Background: There is wide heterogeneity in responses to GH treatment in children born small for gestational age (SGA).

Objective and Hypotheses: The aim was to explore the impact of genetic markers on glucose metabolism and growth during first year high-dose GH treatment in SGA children.

Method: In North European Small for Gestational Age Study (NESGAS) patients received high-dose GH (67 μg/kg per day) the first year. 97 patients were genotyped using the ‘Metabochip’ a custom Illumina iSelect genotyping array enriched for single nucleotide polymorphisms (SNPs) associated with growth and metabolic traits. Combined multi-allele gene scores were generated comprising ten SNPs for insulin resistance (GS-IR) and 18 SNPs for insulin secretion (GS-IS).
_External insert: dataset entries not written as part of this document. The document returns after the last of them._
[config.mk]
export PLATFORM = sky130hd
export DESIGN_NAME = hazard_stall_controller
export DESIGN_NICKNAME = d
export VERILOG_FILES = /design/src/rtl/pipeline_pkg.sv /design/src/rtl/md_busy_timer.sv /design/src/rtl/hazard_stall_controller.sv
export SDC_FILE = /design/constraint.sdc
export NUM_CORES = 1
export LEC_CHECK = 0
export CAP_MARGIN = 15
export CORE_UTILIZATION = 47
export CTS_BUF_LIST = sky130_fd_sc_hd__clkbuf_2 sky130_fd_sc_hd__clkbuf_4 sky130_fd_sc_hd__clkbuf_8
export DETAILED_ROUTE_END_ITERATION = 16
export GPL_TIMING_DRIVEN = 0
export PLACE_DENSITY_LB_ADDON = 0.1
export RECOVER_POWER = 50
export REMOVE_ABC_BUFFERS = 1
export SLEW_MARGIN = 10
export SYNTH_ARGS = -nofsm -noshare
export SYNTH_HDL_FRONTEND = slang
export SYNTH_HIERARCHICAL = 1
export SYNTH_SLANG_ARGS = --single-unit
[constraint.sdc]
create_clock -name clk -period 2.4 [get_ports clk]
set_input_delay 0.48 -clock clk [delete_from_list [all_inputs] [get_ports clk]]
set_output_delay 0.48 -clock clk [all_outputs]
set_load 0.1 [all_outputs]
[src/rtl/pipeline_pkg.sv]
// Shared pipeline constants and the mult/div occupancy state encoding.
package pipeline_pkg;

    typedef enum logic {
        RUN     = 1'b0,
        MD_BUSY = 1'b1
    } md_state_e;

    localparam int unsigned MD_CNT_W = 5;
    localparam logic [31:0] NOP      = 32'h0000_0000;
    localparam logic [4:0]  REG_ZERO = 5'd0;

endpackage

[src/rtl/md_busy_timer.sv]
// Tracks HI/LO unit occupancy: busy for MD_CYCLES-1 cycles after a start.
module md_busy_timer
    import pipeline_pkg::*;
#(
    parameter int unsigned MD_CYCLES = 8
) (
    input  logic clk,
    input  logic rst,
    input  logic start,
    output logic busy
);

    md_state_e             r_state;
    md_state_e             w_state_nxt;
    logic [MD_CNT_W-1:0]   r_md_cnt;
    logic [MD_CNT_W-1:0]   w_md_cnt_nxt;
    logic                  r_busy;

    // State, down-counter and registered busy flag.
    always_ff @(posedge clk) begin
        if (rst) begin
            r_state  <= RUN;
            r_md_cnt <= '0;
            r_busy   <= 1'b0;
        end else begin
            r_state  <= w_state_nxt;
            r_md_cnt <= w_md_cnt_nxt;
            r_busy   <= (w_state_nxt == MD_BUSY);
        end
    end

    // Next state: load on issue, count down, return to RUN after the count of 1.
    always_comb begin
        w_state_nxt  = r_state;
        w_md_cnt_nxt = r_md_cnt;
        case (r_state)
            RUN: begin
                if (start) begin
                    w_state_nxt  = MD_BUSY;
                    w_md_cnt_nxt = MD_CNT_W'(MD_CYCLES - 1);
                end
            end
            MD_BUSY: begin
                w_md_cnt_nxt = r_md_cnt - MD_CNT_W'(1);
                if (r_md_cnt == MD_CNT_W'(1)) begin
                    w_state_nxt = RUN;
                end
            end
            default: begin
                w_state_nxt  = RUN;
                w_md_cnt_nxt = '0;
            end
        endcase
    end

    assign busy = r_busy;

endmodule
Results: Higher GS-IR was associated with shorter height (B: −0.08 SDS/allele, 95% CI: −0.15 to 0, P=0.048) and lower weight (B: −0.10, 95% CI: −0.20 to −0.003, P=0.04) after 1 year of treatment (corrected for age, sex and mid-parental height). GS-IR was inversely associated with first year change in IGF1 (B: −0.16 SDS/allele, 95% CI: −0.29 to −0.02, P<0.03). GS-IR added significantly to the Ranke SGA growth prediction model, adding 8% to the variance explained in growth response (independent effect of GS-IR: B: −0.20, 95% CI: −0.38 to −0.02, P=0.03).

GS-IS was associated with increased insulin secretion (IVGTT) (corrected for age, sex, and BMI) at baseline (B: 0.03, 95% CI: 0.004–0.05, P=0.02) and 1 year (B: 0.03, 95% CI: 0.005–0.05, P=0.02). There was no association to HOMA-S, but GS-IS was positively associated with Disposition Index at baseline (B: 0.03, 95% CI: 0.004–0.05, P=0.02) and 1 year (B: 0.03, 95% CI: 0.01–0.05, P=0.002).

Conclusion: Increased genetic susceptibility to insulin resistance was associated with lower height and IGF1 responses to GH treatment in SGA children. Higher scores of insulin secretion alleles corresponded to increased insulin secretion and increased disposition index. These novel results highlight the potential role of genetic factors in defining the response of treatment in SGA patients.